The University of Texas School of Law is proud to announce its participation in the Gallogly Family Foundation’s Public Interest Fellowship Program, which supports recent graduates of Texas Law, the University of Oklahoma College of Law, and American University Washington College of Law.  Fellows work for nonprofit organizations that provide direct legal services to low-income individuals and/or those deprived of their civil or human rights. The fellowships increase the number of people who receive legal services and help new lawyers pursue careers in public interest law.

The Gallogly Family Foundation Public Interest Law Fellowships provide a salary of $45,000.00 and up to $5,000.00 to help cover the cost of health benefits for the fellow. The fellowship is for one year, with the option to renew for an additional year.

“Texas Law is honored that the Gallogly Family Foundation has chosen to support our graduates through this fellowship program,” said Eden Harrington, director of the William Wayne Justice Center for Public Interest Law.  “These outstanding new lawyers are committed to public service and we are confident their efforts will benefit their clients and communities. We greatly appreciate the generosity of the Gallogly family in creating these new fellowships.”

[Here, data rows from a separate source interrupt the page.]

==> src/rtl/aes_sbox_unit.sv <==
// AES forward S-box for one byte: b = affine(inv(a)) over GF(2^8)/0x11B.
// Ports: clk, rst_n (sync, active-low), a[7:0] in, b[7:0] comb, b_q[7:0] reg.
module aes_sbox_unit (
  input  logic       clk,
  input  logic       rst_n,
  input  logic [7:0] a,
  output logic [7:0] b,
  output logic [7:0] b_q
);

  // GF(2^8) multiply, reduction by x^8+x^4+x^3+x+1.
  function automatic logic [7:0] gf_mul(
    input logic [7:0] x,
    input logic [7:0] y
  );
    logic [7:0] p;
    logic [7:0] t;
    p = 8'h00;
    t = x;
    for (int i = 0; i < 8; i++) begin
      if (y[i]) p = p ^ t;
      t = {t[6:0], 1'b0} ^ (t[7] ? 8'h1b : 8'h00);
    end
    return p;
  endfunction

  function automatic logic [7:0] rotl(
    input logic [7:0] x,
    input int unsigned n
  );
    logic [15:0] w;
    w = {x, x} << n;
    return w[15:8];
  endfunction

  logic [7:0] sq [1:7];
  logic [7:0] inv_a;
  logic [7:0] sbox_d;
  logic [7:0] sbox_q;

  // inv(a) = a^254 = a^2 * a^4 * ... * a^128; squaring is
  // cheap (linear), so only six real multipliers are needed.
  // a = 0 falls out as 0 naturally.
  always_comb begin
    sq[1] = gf_mul(a, a);
    for (int k = 2; k < 8; k++) begin
      sq[k] = gf_mul(sq[k-1], sq[k-1]);
    end
    inv_a = sq[1];
    for (int k = 2; k < 8; k++) begin
      inv_a = gf_mul(inv_a, sq[k]);
    end
  end

  always_comb begin
    b = inv_a
      ^ rotl(inv_a, 1)
      ^ rotl(inv_a, 2)
      ^ rotl(inv_a, 3)
      ^ rotl(inv_a, 4)
      ^ 8'h63;
  end

  always_comb begin
    sbox_d = rst_n ? b : 8'h00;
  end

  always_ff @(posedge clk) begin
    sbox_q <= sbox_d;
  end

  assign b_q = sbox_q;

endmodule
File: config.mk
export PLATFORM = sky130hd
export DESIGN_NAME = seq_pattern_tx
export DESIGN_NICKNAME = d
export VERILOG_FILES = /design/src/rtl/seq_pattern_tx.sv
export SDC_FILE = /design/constraint.sdc
export NUM_CORES = 1
export LEC_CHECK = 0
export CAP_MARGIN = 20
export CORE_AREA = 2 2 62 64
export DETAILED_ROUTE_END_ITERATION = 7
export DIE_AREA = 0 0 64 66
export PLACE_DENSITY = 0.73
export SYNTH_ARGS = -nofsm -noshare
export SYNTH_HDL_FRONTEND = slang
export SYNTH_SLANG_ARGS = --single-unit
export TNS_END_PERCENT = 100
File: constraint.sdc
create_clock -name clk -period 1.7 [get_ports clk]
set_input_delay 0.255 -clock clk [delete_from_list [all_inputs] [get_ports clk]]
set_output_delay 0.255 -clock clk [all_outputs]
set_load 0.05 [all_outputs]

In its inaugural year of partnering with Texas Law, the Gallogly Family Foundation has awarded the following fellowships:

Kelsey Chapple ’16 will work at Bet Tzedek Legal Services in Los Angeles representing undocumented female workers experiencing employment-related abuses such as harassment, discrimination, wage theft, and retaliation. At Texas Law, Chapple was on the editorial board of the Texas Law Review, a research assistant to Professor Cary Franklin, a Teaching Quizmaster, and served as the president of Law Students for Reproductive Justice. She participated in the Civil Rights Clinic, the Domestic Violence Clinic, and the Mithoff Pro Bono Program’s 2014 winter break trip to the Texas Rio Grande Valley. In the summers she interned with Planned Parenthood Federation of America’s Litigation and Law Department and with the American Civil Liberties Union Program on Freedom of Religion and Belief, both in Washington, D.C. She is a class of 2016 Chancellor and a member of the Order of the Coif.

Chapple is currently clerking for Judge Randolph Moss of the U.S. District Court for the District of Columbia in Washington, D.C. Last year she clerked for Judge Theodore McKee, Circuit Judge for the U.S. Court of Appeals for the Third Circuit, in Philadelphia.

Marissa Latta ’18 will work at Texas RioGrande Legal Aid in Austin to increase housing access and reduce homelessness for individuals with criminal histories. At Texas Law, Latta helped organize and develop disability-related projects as a Mithoff Pro Bono Scholar, and participated in the Housing Clinic, Civil Rights Clinic, Mental Health Clinic, and Transnational Worker Rights Clinic. She was Editor in Chief of the Texas Journal on Civil Liberties & Civil Rights and a Teaching Quizmaster as both a 2L and 3L. Latta worked for Texas Appleseed, Disability Rights Texas, and Texas RioGrande Legal Aid. She is a class of 2018 Chancellor and “Keeper of the Peregrinus.”